So ESRI ArcGIS Explorer is also opting for the soft launch — either that, or it is putting its trust in security through obscurity, which in the age of blogs is rather optimistic. James Fee shows the way: Follow this link to the download, though you will first need to set up an “ESRI Global Account”, which I did without problems or needing to use credit card info.
First impressions of ArcGIS Explorer? Hmm:
I guess I had taken it for granted that in virtual globes text info would simply face me, especially as both Google Earth and NASA World Wind manage to do it, and since the whole point of having a virtual globe is that you get to choose the perspective. But now Microsoft Virtual Earth and all the “globes” I’ve tried in ArcGIS Explorer put their labels in rasterized layers that assume you’re facing North and looking straight down at the ground.

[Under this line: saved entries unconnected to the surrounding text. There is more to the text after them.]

==> flow/design.v <==
`default_nettype none
module 
picoblaze_template
#(
parameter clk_freq_in_hz = 25000000
) (
				output reg[7:0] phoneme_out,
            inout [7:0] lcd_d,
            output reg lcd_rs,
            output lcd_rw,
            output reg new_phoneme,
				input clk,
				input [7:0] input_data,
				input [1:0] next_phoneme
			     );
wire[9:0]  address;
wire[17:0]  instruction;
wire[7:0]  port_id;
wire[7:0]  out_port;
reg[7:0]  in_port;
wire  write_strobe;
wire  read_strobe;
reg  interrupt;
wire  interrupt_ack;
wire  kcpsm3_reset;
reg[26:0] int_count;
reg event_1hz;
reg        lcd_rw_control;
reg[7:0]   lcd_output_data;
pacoblaze3 led_8seg_kcpsm
(
                  .address(address),
               .instruction(instruction),
                   .port_id(port_id),
              .write_strobe(write_strobe),
                  .out_port(out_port),
               .read_strobe(read_strobe),
                   .in_port(in_port),
                 .interrupt(interrupt),
             .interrupt_ack(interrupt_ack),
                     .reset(kcpsm3_reset),
                       .clk(clk));
 wire [19:0] raw_instruction;
	pacoblaze_instruction_memory 
	pacoblaze_instruction_memory_inst(
     	.addr(address),
	    .outdata(raw_instruction)
	);
	always @ (posedge clk)
	begin
	      instruction <= raw_instruction[17:0];
	end
    assign kcpsm3_reset = 0;                       
  always @ (posedge clk)
  begin
      if (int_count==(clk_freq_in_hz-1))  
		begin
         int_count <= 0;
         event_1hz <= 1;
      end else
		begin
         int_count <= int_count + 1;
         event_1hz <= 0;
      end
 end
 always @ (posedge clk or posedge interrupt_ack)   
 begin
      if (interrupt_ack)  
            interrupt <= 0;
      else
		begin 
		      if (event_1hz)    
      		      interrupt <= 1;
          		else
		            interrupt <= interrupt;
      end
 end
 always @ (posedge clk)
 begin
    case (port_id[7:0])
        8'h0:    in_port <= {6'b000000,next_phoneme};
        default: in_port <= 8'bxxxxxxxx;
    endcase
end
  always @ (posedge clk)
  begin
        if (write_strobe & port_id[7])   
          phoneme_out <= out_port;
        if (write_strobe & port_id[5])   
          new_phoneme <= out_port[0];
  end
endmodule
`default_nettype none
module clk_divide(clk_input, divisor,clk_output);
	input clk_input;
	input [31:0] divisor;
	output reg clk_output;
	reg [31:0] counter = 32'd0;
	always @(posedge clk_input)
		begin
			counter = counter + 1'd1; 			 
			if(counter >= divisor/2-1) 			 
				begin
					counter = 1'd0; 		 
					clk_output = ~clk_output; 	 
				end
		end	
endmodule
==> flow/run.sh <==
#!/bin/bash
# OpenROAD 26Q1-2900-gdf79404cd8, Yosys 0.63+post, stock flow scripts
make -C /OpenROAD-flow-scripts/flow DESIGN_CONFIG=/design/flow/config.mk WORK_HOME=/design/flow/orfs finish
==> flow/config.mk <==
export PLATFORM = sky130hd
export DESIGN_NAME = clk_divide
export DESIGN_NICKNAME = clk_divide
export VERILOG_FILES = /design/flow/design.v
export SDC_FILE = /design/flow/constraint.sdc
export NUM_CORES = 4
export LEC_CHECK = 1
export CORE_UTILIZATION = 30
==> flow/constraint.sdc <==
current_design clk_divide

set clk_period 17.1
set clk_io_pct 0.2

create_clock -name clk0 -period $clk_period [get_ports {clk_input}]

set non_clock_inputs [all_inputs -no_clocks]
set_input_delay [expr $clk_period * $clk_io_pct] -clock clk0 $non_clock_inputs
set_output_delay [expr $clk_period * $clk_io_pct] -clock clk0 [all_outputs]
==> flow_metrics.tcl <==
# yosys + openroad results
set metrics [dict create \
    run_status "complete, no violations" \
    wire_per_inst_um 12.2 \
    rows 34 \
    postPlaceCellArea_sq_um 3210 \
    clock.fmax_ghz 0.128 \
    enable_flop_cells 1 \
    ctsResizeCount 0 \
    grt_pass1_vias 2173 \
    final_layout_size_suffix_gt1_share_pct 5.62 \
    hpwl_after_detailed_placement_um 4530 \
    synth_cell_type_count 33 \
    grt_antenna_before_repair 0 \
    clock_tree_sinks 33 \
    clock_tree_from_tritoncts "done" \
    count_of_antenna_violating_nets_left_after_detailed_routing 0 \
    grt_use_total_pct 12.4 \
    cts-root-to-sink-buffers 2 \
    worst-path-max-fanout 33 \
    worst-slew-pin-transition_ns 0.565 \
    floorplan.die_area_sq_um 9500 \
    final.setup_skew_ns 0.00676 \
    min-delay-path-class "reg -> reg" \
    maxSlewViolCount 0 \
    mappedNetlistArea_sq_um 2730 \
    topRoutingLayerUsed "met4" \
    n_antenna_cell 0 \
    finalHoldViolations 0 \
    timing.slew.headroom_pct 61.8 \
    synthesis.instances 319 \
    cts_buffers 5 \
    finalCritPeriodShare_pct 45.8 \
    clk-insertion-delay-late_ns 0.28 \
    top_level_ports 34 \
    cap_viol_max_count 0 \
    p_per_area_nw_per_um2 50.1 \
    yosys-top-cells-area "sky130_fd_sc_hd__dfxtp_1 23%, sky130_fd_sc_hd__ha_1 16%, sky130_fd_sc_hd__xnor2_1 14%" \
    drt_first_iter_violations 82 \
    worst_setup_path_start_kind "primary input" \
    cp_slowest_stage_delay_ns 0.72 \
    area_delta_synth_final_pct 21.4 \
    finalSetupTns_ns 0 \
    post_drt_via_cell_ratio 4.97 \
    clock_tree.htree_level_count 2 \
    placeable_core_area_sq_um 8760 \
    design_power_total_mw 0.166 \
    placement.io_buffers 32 \
    met3_wirelength_um 92 \
    synth.top_cells.by_count "45 x sky130_fd_sc_hd__xnor2_1, 34 x sky130_fd_sc_hd__ha_1, 32 x sky130_fd_sc_hd__dfxtp_1, 31 x sky130_fd_sc_hd__nor3b_1, 20 x sky130_fd_sc_hd__nand2_1" \
    ys.flops 33 \
    synth.yosys.warnings 1 \
    postCtsSetupBuffers 0 \
    path_clk_slew_ns 0.06 \
    drt-met1-wl_um 3030 \
    crit_type "in -> reg" \
    yosys_cells 319 \
    reg2reg_setup_slack_ns 13.12 \
    vdd.ir_drop.worst_mv 0.0307 \
    static-leakage-power_nw 1.21 \
    timing.critical_path.required_ns 17.10 \
    warning_count 26 \
    worstPathCellList "clkdlybuf4s50_1, nor4_2, nand4_1, or4_1, nor4_1, xnor2_1, ha_1, and4_1, nor4b_1, nand2_1, a31oi_2, buf_4, or2_2" \
    top_area_cell_type_share_of_the_netlist_area_pct 23.4 \
    slowest_stage "sky130_fd_sc_hd__or4_1" \
    detailroute.via_count 2305 \
    detailed_routed_wire_length_on_met2_um 2550 \
    detail_route.wirelength_um 5680 \
    synth_area_per_cell_sq_um 8.57 \
    pin_count_of_the_biggest_net_entering_global_routing 34 \
    clock-root-buffer "sky130_fd_sc_hd__clkbuf_8" \
    first_pass_iteration_count_of_the_detailed_router 4 \
    rsz0062_at_grt "no" \
    worst-endpoint-arrival_ns 7.83 \
    drc 0 \
    synth_top_cell_by_area "sky130_fd_sc_hd__dfxtp_1" \
    die_boundary_height_um 97.5 \
    worstSetupEndpointType "register" \
    synth_chip_area_sq_um 2730 \
    gp_congestion 0.801 \
    grt_pass1_wl_um 9820 \
    min_period_ns 7.83 \
    overflow 0 \
    synthArstFlopShare_pct 0 \
    post-synth-top-count-cell "sky130_fd_sc_hd__xnor2_1" \
    flop_cell "sky130_fd_sc_hd__dfxtp_1" \
    chipWidth_um 97.5 \
    synth_sequential_area_ratio_pct 24.5 \
    layout_cell_area_excl_fill_sq_um 3320 \
    cts-hold-fix-buffers 0 \
    floorplan.core_util_pct 31.2 \
    setup_violators_final 0 \
]
final cells by class:
type,instances,area (sq um)
inverters,9,33.8
fillers,856,5450
well taps,108,135
flip-flops and latches,33,671
repair buffers,37,358
clock buffers,8,111
multi-input cells,269,2010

Imagine if that’s how Second Life worked with labels and such — always horizontal, facing North. You’d go bonkers. Instead, they face you. Why would information dissemination on a virtual globe be any different? Either because it is difficult to do, or because old thinking about maps continues to dominate the new technologies for viewing geospatial information. A virtual globe, just like a virtual world, should be about you.
I haven’t had the time to get much more of an impression of ArcGIS Explorer, so that will have to wait for another post. Data loads relatively slowly at the moment (maybe because servers are still not ramped up) and navigating across the poles is equally screwy as in Virtual Earth (and, BTW, NASA World Wind.) People, there is nothing special about the poles. Why can’t I drag myself across them? Planes do it all the time in real life.
9 thoughts on “ESRI ArcGIS Explorer download now available”
I’ve flied a little bit, but then my program seems blocked. However, I’ve managed to export a place. First option, it prompts you to save the location in some URL of theirs: In my attempt, it was http://services.arcgisservices.com/348//Explorer//Maps/
however, there’s nothing there, though it seems that services.arcgisservices.com is designed to host something, perhaps a shared repository or community of places like the G Earth BBS community?
Anyway, you can save the location as a local file with extension .nmf (the ArcGisExplorer format). This format has been mentioned here and there, though I haven’t found very much documentation.
I also had crashes until I made Internet Explorer my default browser. This is not a scientific observation, though:-)
Stefan, you live too close to the poles. Must of us down near the middle of the globe never really head up there. ;)
ArcGis Explorer while not software. This see as long presentation, not solution.
I see pseudo XML (nfm). This XML include also call functions. Code+data. Hmm…
ESRI while not player. Maybe next time or other software.
Hmmm…. I have no problem going straight over the poles just like in Google Earth. I’m not sure what problems you are seeing Stefan. I agree with you about the labels though. I have seen screen shots of 3D labels in AGX so it must be supported, but just not in the default data sets ESRI is providing.
Well, if you turn on spinning and let the globe spin across the poles, that’s no problem. But if you try to grab the globe near the poles and bring it towards you, or if you try to drag the pole to the center of your screen, then it behaves erratically.
I’ll try again later and specify exactly when it goes awry. Possibly this doesn’t happen if you’re navigating with keys.
Tools -> Options. Speed / Track Ball Pan
Stefan… Here is the ESRI response to the labels:
“One of the the things you’ll notice when using the globes and maps published initially with the ArcGIS Online services is the use of “rasterized” labels. In designing the services, there was much discussion of the relative merits of raster vs. vector labels.
In general, raster labels offer the advantages of better font placement (e.g. stacked labels, angled text on physical features like mountain ranges, better label de-confliction) and better performance where text is dense. Vector labels offer the advantages of rotating and billboarded text when rotating or tilting the globe and sharper labels at some scales.
For the beta release, the approach taken has been to develop both raster and vector label services so both are available for different uses. The initial globes and maps released use the raster labels. For raster labels, there are two services (named ESRI_BoundariesPlaces_World, ESRI_BoundariesPlacesAlt_World) that are designed for use on dark or light base maps, respectively.
Users who prefer the vector labels, however, can update the globes to use the vector label service (named ESRI_PlaceLabels_World) that is also available on the ArcGIS Online server. Some new globes that are published by ESRI will use this service where appropriate.”
That is in response to the ArcGIS Online forums, but at least gives you some logic into their reasoning.
Thanks for that James. And yes, setting the mouse preference to trackball pan solves my problem. I’ll be revisiting ArcGIS properly when I have some more time in a few days. High up on the list will be evaluating KML support.